Mede vanwege het op te stellen beheerplan wegen en de
uitkomsten daarvan zal het afhangen welke middelen wij
in de toekomst zullen moeten inzetten voor onderhoud.
Het is voor ONS niet zonder meer vanzelfsprekend om voor
1991 te spreken van een besparing van 100.000 gulden en
het niveau van het budget "onderhoud verhardingen" voor
de toekomst nu al vast te prikken op 400.000. Wij
stellen voor de diskussie daarover in de loop van 1991
te voeren aan de hand van het op te stellen plan en de
cijfers. Daarbij is het van belang aandacht te besteden
aan de voortschrijdende uitbreiding en de kosten per m2
onderhoud klinkerwegen alsook de onderhoudsfreguentie
EKONOMISCHE ZAKEN
Bij de ontwikkeling van de bedrijvigheid in onze
gemeente heeft het kollege geen syllabe gewijd aan de
ontwikkeling van het toerisme en de initiatieven die op
dit gebied laatstelijk, ook door haar zelf, zijn
ontwikkeld. Wij zien op dit gebied belangrijke
mogelijkheden voor onze gemeente. Het is dan ook van het
grootste belang dat in de komende periode een PR-beleid
wordt ontwikkeld speciaal gericht op de gezamelijke
toeristische attrakties in onderlinge relatie binnen
onze gemeente.

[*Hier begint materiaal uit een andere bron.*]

[src/rtl/zigbee_tx_ctrl.sv]
// Tx frame sequencer: start/length check, FIFO read enable for the whole
// frame, underrun/abort detection and inter-frame guard.
// Optional feature macro: TX_TIMEOUT_EN (WAIT_DATA timeout, err_code 3).
module zigbee_tx_ctrl
    import zigbee_tx_pkg::*;
#(
    parameter int MAX_LEN    = MAX_LEN_DEFAULT,
    parameter int HDR_BYTES  = HDR_BYTES_DEFAULT,
    parameter int IFS_CYCLES = IFS_CYCLES_DEFAULT,
    parameter int TO_CYCLES  = TO_CYCLES_DEFAULT
) (
    input  logic       clk,
    input  logic       reset,
    input  logic       tx_start,
    input  logic [6:0] frame_len,
    input  logic       tx_abort,
    input  logic       mem_state,
    input  logic       IQ_rate,
    output logic       en_IQ,
    output logic       tx_busy,
    output logic       tx_done,
    output logic       tx_err,
    output logic [1:0] err_code
);

    // Guard and timeout share one down-counter, sized for the larger load.
    localparam int CNT_MAX = (IFS_CYCLES > TO_CYCLES) ? IFS_CYCLES : TO_CYCLES;
    localparam int CNT_W   = $clog2(CNT_MAX) + 1;

    tx_ctrl_state_e         state_d, state_q;
    logic [BIT_CNT_W-1:0]   total_bits_d, total_bits_q;
    logic [BIT_CNT_W-1:0]   bits_done_d, bits_done_q;
    logic [BIT_CNT_W-1:0]   bits_next;
    logic [CNT_W-1:0]       cnt_d, cnt_q;
    logic                   en_iq_d, en_iq_q;
    logic                   busy_d, busy_q;
    logic                   done_d, done_q;
    logic                   err_d, err_q;
    tx_err_e                err_code_d, err_code_q;
    logic                   fall;
    logic                   last_fall;
    logic                   len_ok;

    iq_fall_detect u_fall (
        .clk     (clk),
        .reset   (reset),
        .iq_rate (IQ_rate),
        .fall    (fall)
    );

    assign bits_next = bits_done_q + 1'b1;
    assign last_fall = fall && (bits_next == total_bits_q);
    assign len_ok    = (frame_len != 7'd0) && (int'(frame_len) <= MAX_LEN);

    // Next-state and registered-output computation.
    always_comb begin
        state_d      = state_q;
        total_bits_d = total_bits_q;
        bits_done_d  = bits_done_q;
        cnt_d        = cnt_q;
        done_d       = 1'b0;
        err_d        = 1'b0;
        err_code_d   = err_code_q;

        unique case (state_q)
            ST_IDLE: begin
                if (tx_start) begin
                    if (len_ok) begin
                        total_bits_d = frame_bits(HDR_BYTES, frame_len);
                        bits_done_d  = '0;
                        state_d      = ST_WAIT_DATA;
`ifdef TX_TIMEOUT_EN
                        cnt_d        = CNT_W'(TO_CYCLES - 1);
`endif
                    end else begin
                        err_d      = 1'b1;
                        err_code_d = ERR_LEN;
                    end
                end
            end
            ST_WAIT_DATA: begin
                if (tx_abort) begin
                    state_d    = ST_IDLE;
                    err_d      = 1'b1;
                    err_code_d = ERR_ABORT;
                end else if (mem_state) begin
                    state_d = ST_TX;
                end
`ifdef TX_TIMEOUT_EN
                else if (cnt_q == '0) begin
                    state_d    = ST_IDLE;
                    err_d      = 1'b1;
                    err_code_d = ERR_TIMEOUT;
                end else begin
                    cnt_d = cnt_q - 1'b1;
                end
`endif
            end
            ST_TX: begin
                // Completing fall outranks an empty FIFO: the last byte's
                // pointer advance lands on the same cycle as its last bit.
                if (tx_abort) begin
                    state_d    = ST_IDLE;
                    err_d      = 1'b1;
                    err_code_d = ERR_ABORT;
                end else if (last_fall) begin
                    bits_done_d = bits_next;
                    cnt_d       = CNT_W'(IFS_CYCLES - 1);
                    state_d     = ST_GUARD;
                end else if (!mem_state) begin
                    state_d    = ST_IDLE;
                    err_d      = 1'b1;
                    err_code_d = ERR_UNDERRUN;
                end else if (fall) begin
                    bits_done_d = bits_next;
                end
            end
            ST_GUARD: begin
                if (cnt_q == '0) begin
                    state_d = ST_IDLE;
                    done_d  = 1'b1;
                end else begin
                    cnt_d = cnt_q - 1'b1;
                end
            end
            default: state_d = ST_IDLE;
        endcase

        en_iq_d = (state_d == ST_TX);
        busy_d  = (state_d != ST_IDLE);
    end

    // State, counters and output registers.
    always_ff @(posedge clk) begin
        if (reset) begin
            state_q      <= ST_IDLE;
            total_bits_q <= '0;
            bits_done_q  <= '0;
            cnt_q        <= '0;
            en_iq_q      <= 1'b0;
            busy_q       <= 1'b0;
            done_q       <= 1'b0;
            err_q        <= 1'b0;
            err_code_q   <= ERR_LEN;
        end else begin
            state_q      <= state_d;
            total_bits_q <= total_bits_d;
            bits_done_q  <= bits_done_d;
            cnt_q        <= cnt_d;
            en_iq_q      <= en_iq_d;
            busy_q       <= busy_d;
            done_q       <= done_d;
            err_q        <= err_d;
            err_code_q   <= err_code_d;
        end
    end

    assign en_IQ    = en_iq_q;
    assign tx_busy  = busy_q;
    assign tx_done  = done_q;
    assign tx_err   = err_q;
    assign err_code = err_code_q;

endmodule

Het lijkt ons een goede suggestie om
daarvoor aansluiting te zoeken bij initiatieven van het
Streekgewest in het ontwikkelen van het dagtoerisme in
West-Brabant
De verkoop van industriegrond is door de ekonomische
opleving van de afgelopen jaren bijzonder goed geweest.
We hebben voor enkele miljoenen guldens grond verkocht.